— Task statement —
Looking at the entries below, state how many lines contain the word "pclk". Give the number alone.
(Exercise data begins)
**config.mk**
```make
export PLATFORM = sky130hd
export DESIGN_NAME = clgo_top
export DESIGN_NICKNAME = d
export VERILOG_FILES = /design/src/clgo_pkg.sv /design/src/clgo_reg_if.sv /design/src/clgo_apb_slave.sv /design/src/clgo_flag_bank.sv /design/src/clgo_top.sv
export SDC_FILE = /design/constraint.sdc
export NUM_CORES = 1
export LEC_CHECK = 0
export ABC_AREA = 1
export BUFFER_PORTS_ARGS = -buffer_cell sky130_fd_sc_hd__buf_2
export CAP_MARGIN = 20
export CORE_UTILIZATION = 33
export CTS_BUF_LIST = sky130_fd_sc_hd__clkbuf_2
export DETAILED_ROUTE_END_ITERATION = 6
export GPL_TIMING_DRIVEN = 0
export PLACE_DENSITY = 0.88
export RECOVER_POWER = 50
export SYNTH_ARGS = -nofsm -noshare
export SYNTH_HDL_FRONTEND = slang
export SYNTH_SLANG_ARGS = --single-unit
```
**constraint.sdc**
```tcl
create_clock -name pclk -period 1.2 [get_ports pclk]
set_input_delay 0.36 -clock pclk [delete_from_list [all_inputs] [get_ports pclk]]
set_output_delay 0.36 -clock pclk [all_outputs]
set_load 0.01 [all_outputs]
```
(Exercise data ends)
— Answer space —
3